Pursuit of the Truth Review: Dark Er Gen for Readers Who Want Weight
A bleak, identity-focused cultivation novel that rewards patience more than casual gateway reading.
Who should read
- Readers who want darker Er Gen
- Fans of tragic identity and fate themes
- People who prefer emotional weight over easy power fantasy
Who should skip
- New readers looking for a friendly first xianxia
- Anyone sensitive to bleak psychological pressure
- Readers who need constant comfort or comedy
What it is about
Pursuit of the Truth is not trying to be the easiest Er Gen novel. It is colder, stranger, and more concerned with identity, illusion, memory, and the cost of discovering what is real.
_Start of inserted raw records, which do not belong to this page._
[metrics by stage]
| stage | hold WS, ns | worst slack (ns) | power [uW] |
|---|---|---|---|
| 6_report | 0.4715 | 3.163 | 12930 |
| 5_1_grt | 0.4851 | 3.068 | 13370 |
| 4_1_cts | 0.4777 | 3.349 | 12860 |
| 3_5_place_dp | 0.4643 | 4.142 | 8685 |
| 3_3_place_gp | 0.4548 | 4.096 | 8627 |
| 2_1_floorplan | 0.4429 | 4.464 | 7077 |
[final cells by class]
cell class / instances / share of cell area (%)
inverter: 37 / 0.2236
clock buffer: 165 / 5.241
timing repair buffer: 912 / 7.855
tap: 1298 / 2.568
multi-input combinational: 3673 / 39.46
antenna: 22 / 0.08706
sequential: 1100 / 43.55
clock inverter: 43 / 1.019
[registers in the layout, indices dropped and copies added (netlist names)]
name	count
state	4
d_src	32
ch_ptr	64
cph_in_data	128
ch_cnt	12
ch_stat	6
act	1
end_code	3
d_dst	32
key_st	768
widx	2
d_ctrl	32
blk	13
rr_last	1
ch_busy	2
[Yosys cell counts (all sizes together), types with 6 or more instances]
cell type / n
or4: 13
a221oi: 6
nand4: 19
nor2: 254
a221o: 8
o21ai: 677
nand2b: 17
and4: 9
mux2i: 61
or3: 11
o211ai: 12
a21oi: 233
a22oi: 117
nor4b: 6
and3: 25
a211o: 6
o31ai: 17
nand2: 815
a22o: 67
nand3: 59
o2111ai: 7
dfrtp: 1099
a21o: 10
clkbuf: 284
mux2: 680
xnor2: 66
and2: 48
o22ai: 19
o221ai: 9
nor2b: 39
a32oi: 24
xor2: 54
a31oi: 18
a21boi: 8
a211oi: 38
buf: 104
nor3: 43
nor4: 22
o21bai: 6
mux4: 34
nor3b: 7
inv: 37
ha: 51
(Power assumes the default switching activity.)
**src/rtl/lpm_pkg.sv**
```systemverilog
package lpm_pkg;

  typedef enum logic [1:0] {
    MODE_RUN  = 2'd0,
    MODE_VLPR = 2'd1,
    MODE_STOP = 2'd2,
    MODE_VLPS = 2'd3
  } lpm_mode_e;

  function automatic logic mode_is_stop(lpm_mode_e m);
    return (m == MODE_STOP) || (m == MODE_VLPS);
  endfunction

  function automatic logic mode_lowv(lpm_mode_e m);
    return (m == MODE_VLPR) || (m == MODE_VLPS);
  endfunction

  // Landing mode for a wake taken in a stop mode.
  function automatic lpm_mode_e wake_dest(lpm_mode_e m, logic from_run, logic to_run);
    case (m)
      MODE_STOP: return MODE_RUN;
      MODE_VLPS: return (from_run || to_run) ? MODE_RUN : MODE_VLPR;
      default:   return m;
    endcase
  endfunction

endpackage

```
**src/rtl/lpm_wake_sync.sv**
```systemverilog
module lpm_wake_sync #(
  parameter int STAGES = 2
) (
  input  logic clk,
  input  logic rst_n,
  input  logic async_in,
  output logic sync_out
);
  logic [STAGES-1:0] sh_q;

  generate
    if (STAGES == 1) begin : g_single
      always_ff @(posedge clk or negedge rst_n) begin
        if (!rst_n) sh_q <= '0;
        else        sh_q <= async_in;
      end
    end else begin : g_chain
      always_ff @(posedge clk or negedge rst_n) begin
        if (!rst_n) sh_q <= '0;
        else        sh_q <= {sh_q[STAGES-2:0], async_in};
      end
    end
  endgenerate

  assign sync_out = sh_q[STAGES-1];
endmodule

```
**src/rtl/lpm_stop_decode.sv**
```systemverilog
module lpm_stop_decode
  import lpm_pkg::*;
#(
  parameter int                SEL_W     = 3,
  parameter logic [SEL_W-1:0]  CODE_STOP = '0,
  parameter logic [SEL_W-1:0]  CODE_VLPS = SEL_W'(2)
) (
  input  lpm_mode_e         mode,
  input  logic              strobe,
  input  logic [SEL_W-1:0]  sel,
  input  logic              stop_en,
  input  logic              wait_en,
  input  logic              irst_dis,
  output logic              enter_stop,
  output logic              enter_vlps,
  output logic              vlps_from_run,
  output logic              trap_reset,
  output logic              trap_exc
);
  logic allowed;
  logic armed;

  always_comb begin
    allowed       = strobe && !mode_is_stop(mode);
    armed         = stop_en || wait_en;
    trap_reset    = allowed && !armed && !irst_dis;
    trap_exc      = allowed && !armed &&  irst_dis;
    enter_stop    = allowed && armed && (sel == CODE_STOP) && (mode == MODE_RUN);
    enter_vlps    = allowed && armed && (sel == CODE_VLPS);
    vlps_from_run = enter_vlps && (mode == MODE_RUN);
  end

  // at most one outcome per strobe
  always_comb begin
    a_r9_one_outcome: assert ($onehot0({enter_stop, enter_vlps, trap_reset, trap_exc}));
  end
endmodule

```
**src/rtl/lpm_ctrl.sv**
```systemverilog
module lpm_ctrl
  import lpm_pkg::*;
#(
  parameter int                SEL_W       = 3,
  parameter logic [SEL_W-1:0]  CODE_STOP   = '0,
  parameter logic [SEL_W-1:0]  CODE_VLPS   = SEL_W'(2),
  parameter int                SYNC_STAGES = 2
) (
  input  logic              clk,
  input  logic              rst_n,
  input  logic              stop_strobe,
  input  logic [SEL_W-1:0]  stop_sel,
  input  logic              stop_en,
  input  logic              wait_en,
  input  logic              wake_to_run,
  input  logic              irst_dis,
  input  logic              dbg_en,
  input  logic              lp_req,
  input  logic              wake_irq,
  output logic [1:0]        mode,
  output logic              cpu_clk_en,
  output logic              per_clk_en,
  output logic              reg_stop,
  output logic              rst_req,
  output logic              illegal_exc,
  output logic              wake_done
);
  lpm_mode_e mode_q, mode_d;
  logic from_run_q, from_run_d;
  logic dbg_q, dbg_d;
  logic rst_req_q, exc_q, wake_done_q;

  // Named internal events
  logic wake_s, wake_hit;
  logic enter_stop, enter_vlps, vlps_from_run, trap_reset, trap_exc;

  lpm_wake_sync #(.STAGES(SYNC_STAGES)) u_sync (
    .clk      (clk),
    .rst_n    (rst_n),
    .async_in (wake_irq),
    .sync_out (wake_s)
  );

  lpm_stop_decode #(
    .SEL_W     (SEL_W),
    .CODE_STOP (CODE_STOP),
    .CODE_VLPS (CODE_VLPS)
  ) u_dec (
    .mode          (mode_q),
    .strobe        (stop_strobe),
    .sel           (stop_sel),
    .stop_en       (stop_en),
    .wait_en       (wait_en),
    .irst_dis      (irst_dis),
    .enter_stop    (enter_stop),
    .enter_vlps    (enter_vlps),
    .vlps_from_run (vlps_from_run),
    .trap_reset    (trap_reset),
    .trap_exc      (trap_exc)
  );

  assign wake_hit = wake_s && mode_is_stop(mode_q);

  always_comb begin
    mode_d     = mode_q;
    from_run_d = from_run_q;
    dbg_d      = dbg_q;
    if (wake_hit) begin
      mode_d = wake_dest(mode_q, from_run_q, wake_to_run);
    end else if (enter_stop) begin
      mode_d = MODE_STOP;
      dbg_d  = dbg_en;
    end else if (enter_vlps) begin
      mode_d     = MODE_VLPS;
      from_run_d = vlps_from_run;
      dbg_d      = dbg_en;
    end else if (!stop_strobe) begin
      if (mode_q == MODE_RUN && lp_req)        mode_d = MODE_VLPR;
      else if (mode_q == MODE_VLPR && !lp_req) mode_d = MODE_RUN;
    end
  end

  always_ff @(posedge clk or negedge rst_n) begin
    if (!rst_n) begin
      mode_q      <= MODE_RUN;
      from_run_q  <= 1'b0;
      dbg_q       <= 1'b0;
      rst_req_q   <= 1'b0;
      exc_q       <= 1'b0;
      wake_done_q <= 1'b0;
    end else begin
      mode_q      <= mode_d;
      from_run_q  <= from_run_d;
      dbg_q       <= dbg_d;
      rst_req_q   <= rst_req_q || trap_reset;
      exc_q       <= trap_exc;
      wake_done_q <= wake_hit;
    end
  end

  assign mode        = mode_q;
  assign per_clk_en  = !mode_is_stop(mode_q);
  assign cpu_clk_en  = !mode_is_stop(mode_q) || dbg_q;
  assign reg_stop    = mode_lowv(mode_q);
  assign rst_req     = rst_req_q;
  assign illegal_exc = exc_q;
  assign wake_done   = wake_done_q;

  // enabled stop request with the stop code from run enters stop
  a_r2_stop_entry: assert property (@(posedge clk) disable iff (!rst_n)
    (stop_strobe && (stop_en || wait_en) && stop_sel == CODE_STOP && mode_q == MODE_RUN)
    |=> (mode_q == MODE_STOP));

  // low-power stop entered from run always wakes to run
  a_r4_forced_run: assert property (@(posedge clk) disable iff (!rst_n)
    (mode_q == MODE_VLPS && from_run_q && wake_s) |=> (mode_q == MODE_RUN));

  // debug at entry keeps the CPU clock but not the peripheral clock
  a_r6_dbg_cpu_kept: assert property (@(posedge clk) disable iff (!rst_n)
    (enter_stop && dbg_en) |=> (cpu_clk_en && !per_clk_en));

  // reset request is sticky; exception is a pulse with no mode move
  a_r8_rst_sticky: assert property (@(posedge clk) disable iff (!rst_n)
    rst_req |=> rst_req);
  a_r8_exc_pulse: assert property (@(posedge clk) disable iff (!rst_n)
    trap_exc |=> (illegal_exc && $stable(mode_q)));

  // stop code from low-power run is ignored
  a_r9_vlpr_ignore: assert property (@(posedge clk) disable iff (!rst_n)
    (stop_strobe && (stop_en || wait_en) && stop_sel == CODE_STOP && mode_q == MODE_VLPR)
    |=> (mode_q == MODE_VLPR));

  // a stop mode is held until the synchronised wake arrives
  a_r10_hold_stop: assert property (@(posedge clk) disable iff (!rst_n)
    (mode_is_stop(mode_q) && !wake_s) |=> $stable(mode_q));

  // wake_done marks a real exit from a stop mode
  a_r11_done_exit: assert property (@(posedge clk) disable iff (!rst_n)
    wake_done |-> (!mode_is_stop(mode_q) &&
                   ($past(mode_q) == MODE_STOP || $past(mode_q) == MODE_VLPS)));
endmodule

```
--- src/rtl/cec_rx_store.sv ---
module cec_rx_store
  import cec_rx_pkg::*;
#(
  parameter int DEPTH = 4
) (
  input  logic                              clk,
  input  logic                              rst_n,
  input  logic                              byte_we,
  input  logic [3:0]                        byte_idx,
  input  logic [7:0]                        byte_data,
  input  logic                              commit,
  input  logic [3:0]                        commit_cnt,
  input  logic                              commit_err,
  input  logic                              pop,
  input  logic                              flush,
  input  logic [3:0]                        op_sel,
  output logic [$clog2(DEPTH+1)-1:0]        count,
  output logic                              full,
  output logic [7:0]                        head_hdr,
  output logic [7:0]                        head_opc,
  output logic [3:0]                        head_cnt,
  output logic                              head_err,
  output logic [7:0]                        head_opd
);
  localparam int PTR_W = (DEPTH > 1) ? $clog2(DEPTH) : 1;
  localparam int CNT_W = $clog2(DEPTH+1);
  localparam logic [PTR_W-1:0] LAST_SLOT = PTR_W'(DEPTH-1);

  logic [7:0]       mem [DEPTH][FRAME_BYTES];
  logic [3:0]       cnt_q [DEPTH];
  logic [DEPTH-1:0] err_q;
  logic [PTR_W-1:0] wr_ptr, rd_ptr;
  logic             pop_eff;

  assign full     = (count == CNT_W'(DEPTH));
  assign pop_eff  = pop && (count != '0);
  assign head_hdr = mem[rd_ptr][0];
  assign head_opc = mem[rd_ptr][1];
  assign head_opd = mem[rd_ptr][4'(op_sel + 4'd2)];
  assign head_cnt = cnt_q[rd_ptr];
  assign head_err = err_q[rd_ptr];

  always_ff @(posedge clk) begin
    if (byte_we) mem[wr_ptr][byte_idx] <= byte_data;
  end

  always_ff @(posedge clk) begin
    if (!rst_n) begin
      wr_ptr <= '0;
      rd_ptr <= '0;
      count  <= '0;
      err_q  <= '0;
      for (int i = 0; i < DEPTH; i++) cnt_q[i] <= '0;
    end else if (flush) begin
      wr_ptr <= '0;
      rd_ptr <= '0;
      count  <= '0;
    end else begin
      if (commit) begin
        cnt_q[wr_ptr] <= commit_cnt;
        err_q[wr_ptr] <= commit_err;
        wr_ptr <= (wr_ptr == LAST_SLOT) ? '0 : wr_ptr + 1'b1;
      end
      if (pop_eff) rd_ptr <= (rd_ptr == LAST_SLOT) ? '0 : rd_ptr + 1'b1;
      count <= count + CNT_W'(commit) - CNT_W'(pop_eff);
    end
  end

  AST_COUNT_BOUND: assert property (@(posedge clk) disable iff (!rst_n)
    count <= CNT_W'(DEPTH));
  AST_NO_COMMIT_FULL: assert property (@(posedge clk) disable iff (!rst_n)
    commit |-> !full);
  AST_FLUSH_EMPTIES: assert property (@(posedge clk) disable iff (!rst_n)
    flush |=> (count == '0));
endmodule
### config.mk
export PLATFORM = sky130hd
export DESIGN_NAME = pwr_mode_ctrl
export DESIGN_NICKNAME = d
export VERILOG_FILES = /design/src/rtl/pmc_pkg.sv /design/src/rtl/pmc_level.sv /design/src/rtl/pmc_sel_ovr.sv /design/src/rtl/pmc_out_reg.sv /design/src/rtl/pwr_mode_ctrl.sv
export SDC_FILE = /design/constraint.sdc
export NUM_CORES = 1
export LEC_CHECK = 0
export BUFFER_PORTS_ARGS = -buffer_cell sky130_fd_sc_hd__buf_2
export CORE_AREA = 2 2 39 41
export CTS_BUF_LIST = sky130_fd_sc_hd__clkbuf_8
export DETAILED_ROUTE_END_ITERATION = 8
export DIE_AREA = 0 0 41 43
export SYNTH_ARGS = -nofsm -noshare
export SYNTH_HDL_FRONTEND = slang
export SYNTH_SLANG_ARGS = --single-unit
### constraint.sdc
create_clock -name clk -period 1.3 [get_ports clk]
set_input_delay 0.195 -clock clk [delete_from_list [all_inputs] [get_ports clk]]
set_output_delay 0.195 -clock clk [all_outputs]
set_load 0.05 [all_outputs]
### src/rtl/pmc_pkg.sv
package pmc_pkg;

  localparam int DOM_N     = 5;
  localparam int DOM_PORT  = 0;
  localparam int DOM_VGA   = 1;
  localparam int DOM_DEMOD = 2;
  localparam int DOM_SYNTH = 3;
  localparam int DOM_VCO   = 4;

  typedef enum logic [1:0] {
    LVL_OFF  = 2'd0,
    LVL_PORT = 2'd1,
    LVL_STBY = 2'd2,
    LVL_RUN  = 2'd3
  } lvl_t;

  typedef logic [DOM_N-1:0] dom_vec_t;

  // Priority: pin shutdown, then register run bit, then awake bit.
  function automatic lvl_t resolve_level(input logic pin_off,
                                         input logic run,
                                         input logic awake);
    lvl_t l;
    if (pin_off)     l = LVL_OFF;
    else if (!run)   l = LVL_PORT;
    else if (!awake) l = LVL_STBY;
    else             l = LVL_RUN;
    return l;
  endfunction

  function automatic dom_vec_t domain_mask(input lvl_t l);
    dom_vec_t m;
    m = '0;
    case (l)
      LVL_OFF:  m = '0;
      LVL_PORT: m[DOM_PORT] = 1'b1;
      LVL_STBY: begin
        m = '1;
        m[DOM_VGA]   = 1'b0;
        m[DOM_DEMOD] = 1'b0;
      end
      default:  m = '1;
    endcase
    return m;
  endfunction

  function automatic logic mode_floats(input logic [1:0] code);
    return code[1];
  endfunction

  function automatic logic pick_sel(input logic [1:0] code, input logic reg_bit);
    logic v;
    if (mode_floats(code)) v = reg_bit;
    else                   v = code[0];
    return v;
  endfunction

endpackage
The cultivation road matters, but the strongest impression is the feeling that each answer removes another piece of safety.
Strengths
- Heavy atmosphere and thematic consistency
- A distinct place among Er Gen's major novels
- Completed long-form arc for patient readers
Weaknesses
- Less beginner-friendly than the author's famous gateways
- Bleakness can become emotionally exhausting
- The story asks for patience before its larger shape is clear
Harem / romance notes
No harem focus. Emotional attachment matters, but the novel is not built around romantic accumulation.
Red flags
Translation quality
Readable for experienced translated-webnovel readers, though the heavier tone can make rougher passages feel more demanding.
Pacing
Slow-burn and oppressive by design. It is strongest when read for mood, revelation, and accumulated emotional pressure.
Ending / completion notes
Completed, which helps justify the difficult tone for readers who want the full arc.
Final verdict
Not the first xianxia I would hand to a beginner, but a valuable recommendation for readers ready for darker cultivation fiction.